Harry Magdoff on market socialism

A letter from Harry Magdoff to Frank Roosevelt and David Belkin, the editors of "Why Market Socialism", appears in the May 1995 Monthly Review. In explaining why Monthly Review chose not to review the new book, the MR editors state in a preface to Magdoff's letter that the perspective on the issues raised in the book were so different from Monthly Review's that "a proper treatment of the subject would require the type of major essay we are not able to undertake at the present time."

Some paragraphs from Magdoff's letter:

"The underlying assumption of the essays in 'Why Market Socialism' is that central planning inevitably requires bureaucratic control over every detail of production and distribution. This, I believe, is an unwarranted assumption abstracted from the history of past socialist countries. Moshe Lewin speaks about the disappearance of planning within the plan from its earliest days in the Soviet Union. Detailed centralized control is not a necessary feature of central planning, but the result of politics, class interests, arbitrary command decision- making--all of which wreaked havoc with attempts at consistent planning. Furthermore, there is no necessary contradiction between central planning and the use of the market for the distribution of consumer goods and a variety of intermediate production goods. Nor does central planning necessarily exclude 'businesses' run by cooperatives, communities, family farms, or private small firms. What matters is whether the market is relied on as the guide for the allocation of resources, and/or is permitted to sabotage the socialist transition.
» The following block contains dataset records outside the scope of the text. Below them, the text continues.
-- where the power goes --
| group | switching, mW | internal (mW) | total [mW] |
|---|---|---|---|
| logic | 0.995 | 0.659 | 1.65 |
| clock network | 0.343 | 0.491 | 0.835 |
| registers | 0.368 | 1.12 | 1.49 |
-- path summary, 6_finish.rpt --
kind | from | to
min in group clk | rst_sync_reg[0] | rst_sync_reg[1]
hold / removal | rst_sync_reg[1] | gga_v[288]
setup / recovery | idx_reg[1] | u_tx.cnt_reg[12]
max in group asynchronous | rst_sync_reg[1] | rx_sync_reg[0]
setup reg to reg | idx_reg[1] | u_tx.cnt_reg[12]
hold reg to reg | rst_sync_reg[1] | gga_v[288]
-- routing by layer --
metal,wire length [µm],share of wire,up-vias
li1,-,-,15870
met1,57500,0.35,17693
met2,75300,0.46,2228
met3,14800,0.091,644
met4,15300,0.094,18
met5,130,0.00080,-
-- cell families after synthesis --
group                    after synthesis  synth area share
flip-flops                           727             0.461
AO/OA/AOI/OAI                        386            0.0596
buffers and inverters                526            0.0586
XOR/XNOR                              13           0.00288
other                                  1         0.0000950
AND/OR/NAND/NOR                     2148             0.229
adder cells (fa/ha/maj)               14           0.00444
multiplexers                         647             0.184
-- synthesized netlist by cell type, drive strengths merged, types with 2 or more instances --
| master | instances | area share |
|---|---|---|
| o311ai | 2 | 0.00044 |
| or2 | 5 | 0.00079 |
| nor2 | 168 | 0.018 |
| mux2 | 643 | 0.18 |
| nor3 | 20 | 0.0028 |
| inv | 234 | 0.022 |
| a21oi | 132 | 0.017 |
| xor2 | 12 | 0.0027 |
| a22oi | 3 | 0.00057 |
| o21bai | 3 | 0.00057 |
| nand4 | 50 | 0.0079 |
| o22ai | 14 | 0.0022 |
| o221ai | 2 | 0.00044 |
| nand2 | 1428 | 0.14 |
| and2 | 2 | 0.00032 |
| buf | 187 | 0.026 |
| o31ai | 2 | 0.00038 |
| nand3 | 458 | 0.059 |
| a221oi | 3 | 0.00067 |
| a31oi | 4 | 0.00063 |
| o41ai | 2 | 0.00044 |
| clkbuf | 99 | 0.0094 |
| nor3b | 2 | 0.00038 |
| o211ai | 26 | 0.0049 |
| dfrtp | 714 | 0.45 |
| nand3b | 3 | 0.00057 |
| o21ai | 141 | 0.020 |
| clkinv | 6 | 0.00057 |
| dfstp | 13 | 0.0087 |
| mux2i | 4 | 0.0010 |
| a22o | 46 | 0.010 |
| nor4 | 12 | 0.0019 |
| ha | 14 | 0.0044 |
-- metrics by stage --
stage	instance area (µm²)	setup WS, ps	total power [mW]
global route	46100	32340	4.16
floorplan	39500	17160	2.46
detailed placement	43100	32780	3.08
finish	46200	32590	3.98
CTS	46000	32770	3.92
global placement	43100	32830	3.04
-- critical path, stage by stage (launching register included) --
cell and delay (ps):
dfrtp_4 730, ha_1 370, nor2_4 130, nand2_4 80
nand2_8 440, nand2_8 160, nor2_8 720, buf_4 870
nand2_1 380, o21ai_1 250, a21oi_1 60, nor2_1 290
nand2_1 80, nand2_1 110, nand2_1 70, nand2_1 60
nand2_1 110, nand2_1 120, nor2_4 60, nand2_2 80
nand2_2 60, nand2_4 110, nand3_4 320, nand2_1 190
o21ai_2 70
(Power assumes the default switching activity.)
### src/verilog/pfr_frame_buffer.sv
`timescale 1ns/1ps

// What this block does
// - Store second antenna level as dBm plus 107
// - Hold threshold minus latest evaluated level
// - Preamble count 16 bits, valid 4..1000
// - Delimiter word from low and high bytes
// - Receive copies both header bytes into registers
// - Transmit mirrors header from transmit base location
// - Flags bit 7 mode switch, bits 6:5 zero
// - Flags bit 4: 0 long check, 1 short
// - Long check never raises correct check event
// - Flags bit 3 marks whitened payload
// - Payload length 11 bits, between 2 and 2047; the block does not check the range, so 0 and 1 pass
// - Receive fill at signal offset raises almost full
// - Receive fill at size raises full, wraps
// - Transmit send at signal offset raises almost full
// - Transmit send at size raises full, wraps
module pfr_frame_buffer (
  input wire logic mclk,
  input wire logic reset,
  input wire pfr_pkg::pfr_bus_req_t busReq,
  output logic [7:0] readData,
  input wire logic [7:0] clearChannelThreshold,
  input wire logic rssiValid,
  input wire logic rssiAntenna,
  input wire logic [7:0] rssiDbm,
  input wire logic rxFrameStart,
  input wire logic rxHdrValid,
  input wire logic [7:0] rxHdrFlags,
  input wire logic [7:0] rxHdrLength,
  input wire logic rxByteValid,
  input wire logic [7:0] rxByte,
  input wire logic crcOkIn,
  input wire logic rxEofIn,
  input wire logic txStart,
  input wire logic txStop,
  input wire logic txByteReq,
  input wire logic [7:0] memRdData,
  output pfr_pkg::pfr_mem_wr_t memWr,
  output logic [7:0] memRdAddr,
  output logic txByteValid,
  output logic [7:0] txByte,
  output logic [15:0] preambleByteCount,
  output logic preambleCountOk,
  output logic [15:0] frameDelimiter,
  output logic modeSwitch,
  output logic fcsShort,
  output logic whitened,
  output logic [10:0] payloadLength,
  output logic bufferAlmostFull,
  output logic bufferFull,
  output logic crcCorrect,
  output logic rxEndOfFrame
);

  pfr_pkg::pfr_state_t s_q;
  pfr_pkg::pfr_state_t s_d;
  logic [7:0] rxPos;
  logic [15:0] preCount;

  assign preCount = {s_q.preHigh, s_q.preLow};

  always_comb
  begin
    s_d = s_q;
    s_d.rdData = pfr_pkg::REG_RESET;
    s_d.memWr.we = 1'b0;
    s_d.txValid = 1'b0;
    s_d.almostFull = 1'b0;
    s_d.full = 1'b0;
    s_d.crcCorrect = 1'b0;
    s_d.rxEof = 1'b0;
    rxPos = rxFrameStart ? 8'h00 : s_q.rxPtr;

    // Host writes; header bytes are read only and ignore writes
    if (busReq.wr)
    begin
      case (busReq.addr)
        pfr_pkg::OFS_ANT_LEVEL: s_d.antLevel = busReq.wdata;
        pfr_pkg::OFS_THRESH_DIFF: s_d.threshDiff = busReq.wdata;
        pfr_pkg::OFS_PRE_LOW: s_d.preLow = busReq.wdata;
        pfr_pkg::OFS_PRE_HIGH: s_d.preHigh = busReq.wdata;
        pfr_pkg::OFS_SFD_LOW: s_d.sfdLow = busReq.wdata;
        pfr_pkg::OFS_SFD_HIGH: s_d.sfdHigh = busReq.wdata;
        pfr_pkg::OFS_RX_SIGNAL: s_d.rxSignal = busReq.wdata;
        pfr_pkg::OFS_RX_SIZE: s_d.rxSize = busReq.wdata;
        pfr_pkg::OFS_TX_SIGNAL: s_d.txSignal = busReq.wdata;
        pfr_pkg::OFS_TX_SIZE: s_d.txSize = busReq.wdata;
        pfr_pkg::OFS_RX_BASE: s_d.rxBase = busReq.wdata;
        pfr_pkg::OFS_TX_BASE: s_d.txBase = busReq.wdata;
        default: ;
      endcase
    end

    // Unmapped reads return zero
    if (busReq.rd)
    begin
      case (busReq.addr)
        pfr_pkg::OFS_ANT_LEVEL: s_d.rdData = s_q.antLevel;
        pfr_pkg::OFS_THRESH_DIFF: s_d.rdData = s_q.threshDiff;
        pfr_pkg::OFS_PRE_LOW: s_d.rdData = s_q.preLow;
        pfr_pkg::OFS_PRE_HIGH: s_d.rdData = s_q.preHigh;
        pfr_pkg::OFS_SFD_LOW: s_d.rdData = s_q.sfdLow;
        pfr_pkg::OFS_SFD_HIGH: s_d.rdData = s_q.sfdHigh;
        pfr_pkg::OFS_HDR_FLAGS: s_d.rdData = s_q.hdrFlags;
        pfr_pkg::OFS_HDR_LEN: s_d.rdData = s_q.hdrLen;
        pfr_pkg::OFS_RX_SIGNAL: s_d.rdData = s_q.rxSignal;
        pfr_pkg::OFS_RX_SIZE: s_d.rdData = s_q.rxSize;
        pfr_pkg::OFS_TX_SIGNAL: s_d.rdData = s_q.txSignal;
        pfr_pkg::OFS_TX_SIZE: s_d.rdData = s_q.txSize;
        pfr_pkg::OFS_RX_PTR: s_d.rdData = s_q.rxPtr;
        pfr_pkg::OFS_TX_PTR: s_d.rdData = s_q.txPtr;
        pfr_pkg::OFS_RX_BASE: s_d.rdData = s_q.rxBase;
        pfr_pkg::OFS_TX_BASE: s_d.rdData = s_q.txBase;
        default: s_d.rdData = pfr_pkg::REG_RESET;
      endcase
    end

    // Measurements override a host write in the same cycle
    if (rssiValid)
    begin
      if (rssiAntenna)
      begin
        s_d.antLevel = rssiDbm + pfr_pkg::LEVEL_OFFSET;
      end
      s_d.threshDiff = clearChannelThreshold - (rssiDbm + pfr_pkg::LEVEL_OFFSET);
    end

    s_d.preOk = (preCount >= pfr_pkg::PRE_MIN) && (preCount <= pfr_pkg::PRE_MAX);

    if (rxHdrValid)
    begin
      s_d.hdrFlags = rxHdrFlags & pfr_pkg::HDR_RSVD_MASK;
      s_d.hdrLen = rxHdrLength;
    end

    // Receive fill; a frame start restarts at the base
    if (rxFrameStart)
    begin
      s_d.rxPtr = 8'h00;
    end
    if (rxByteValid)
    begin
      s_d.memWr.we = 1'b1;
      s_d.memWr.addr = s_q.rxBase + rxPos;
      s_d.memWr.data = rxByte;
      s_d.almostFull = (rxPos == s_q.rxSignal);
      if (rxPos == s_q.rxSize)
      begin
        s_d.full = 1'b1;
        s_d.rxPtr = 8'h00;
      end
      else
      begin
        s_d.rxPtr = rxPos + 8'h01;
      end
    end

    // Short check only; long check is left to the host
    s_d.crcCorrect = crcOkIn && s_q.hdrFlags[pfr_pkg::HDR_FCS_BIT];
    s_d.rxEof = rxEofIn;

    // Transmit: header read back from base, then rolling send
    unique case (s_q.txState)
      pfr_pkg::TX_IDLE:
      begin
        if (txStart)
        begin
          s_d.memRdAddr = s_q.txBase;
          s_d.txState = pfr_pkg::TX_HDR0;
        end
      end
      pfr_pkg::TX_HDR0:
      begin
        s_d.hdrFlags = memRdData & pfr_pkg::HDR_RSVD_MASK;
        s_d.memRdAddr = s_q.txBase + 8'h01;
        s_d.txState = pfr_pkg::TX_HDR1;
      end
      pfr_pkg::TX_HDR1:
      begin
        s_d.hdrLen = memRdData;
        s_d.txPtr = 8'h00;
        s_d.txPend = 1'b0;
        s_d.txState = pfr_pkg::TX_RUN;
      end
      pfr_pkg::TX_RUN:
      begin
        if (txStop)
        begin
          s_d.txPend = 1'b0;
          s_d.txState = pfr_pkg::TX_IDLE;
        end
        else if (s_q.txPend)
        begin
          // A request during the fetch is dropped; one byte in flight
          s_d.txByte = memRdData;
          s_d.txValid = 1'b1;
          s_d.txPend = 1'b0;
        end
        else if (txByteReq)
        begin
          s_d.memRdAddr = s_q.txBase + s_q.txPtr;
          s_d.txPend = 1'b1;
          s_d.almostFull = s_d.almostFull || (s_q.txPtr == s_q.txSignal);
          if (s_q.txPtr == s_q.txSize)
          begin
            s_d.full = 1'b1;
            s_d.txPtr = 8'h00;
          end
          else
          begin
            s_d.txPtr = s_q.txPtr + 8'h01;
          end
        end
      end
    endcase
  end

  always_ff @(posedge mclk)
  begin
    if (reset)
    begin
      s_q <= '0;
      s_q.txState <= pfr_pkg::TX_IDLE;
    end
    else
    begin
      s_q <= s_d;
    end
  end

  assign readData = s_q.rdData;
  assign memWr = s_q.memWr;
  assign memRdAddr = s_q.memRdAddr;
  assign txByteValid = s_q.txValid;
  assign txByte = s_q.txByte;
  assign preambleByteCount = preCount;
  assign preambleCountOk = s_q.preOk;
  assign frameDelimiter = {s_q.sfdHigh, s_q.sfdLow};
  assign modeSwitch = s_q.hdrFlags[pfr_pkg::HDR_MODE_BIT];
  assign fcsShort = s_q.hdrFlags[pfr_pkg::HDR_FCS_BIT];
  assign whitened = s_q.hdrFlags[pfr_pkg::HDR_WHITEN_BIT];
  assign payloadLength = {s_q.hdrFlags[2:0], s_q.hdrLen};
  assign bufferAlmostFull = s_q.almostFull;
  assign bufferFull = s_q.full;
  assign crcCorrect = s_q.crcCorrect;
  assign rxEndOfFrame = s_q.rxEof;

  logic [7:0] readAnt;
  assign readAnt = s_q.antLevel;
endmodule : pfr_frame_buffer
"My impression of the essays in the book is that by and large, despite protestations to the contrary, the visions the authors have in mind is a nice, humane, regulated capitalism. Heilbroner sums it up nicely in his foreword: 'Socialisms therefore constitute a kind of ongoing experiment to discover what sorts of arrangements might repair the damage wrought by the existing social order.' The essays by and large are concerned with issues which are germane to a capitalist society: how to get improved growth, start new enterprises, improve efficiency, encourage innovation and competition. Do the people of the United States need faster growth, except for the fact that it is the only way to create jobs in a capitalist society? Are more profit-making enterprise needed? To do what--produce more cars, ferrous metals, plastics, paper; provide services of lawyers, bill collectors, real estate operators, and brokers? Why do we need improved efficiency? Efficiency for what, and by what standards? Why not less efficiency--shorter workdays, shorter work weeks, longer vacations, relaxation time during dull work routines? We are a rich country with enormous potential for improving the quality of life for all the people as long as the ideal standard of life is not taken as that of the upper middle class. The innovations needed are not more gadgets or information highways, but the enrichment of education, medical care, room for the creative urges to flourish--alas, not grist for viable ventures in the marketplace."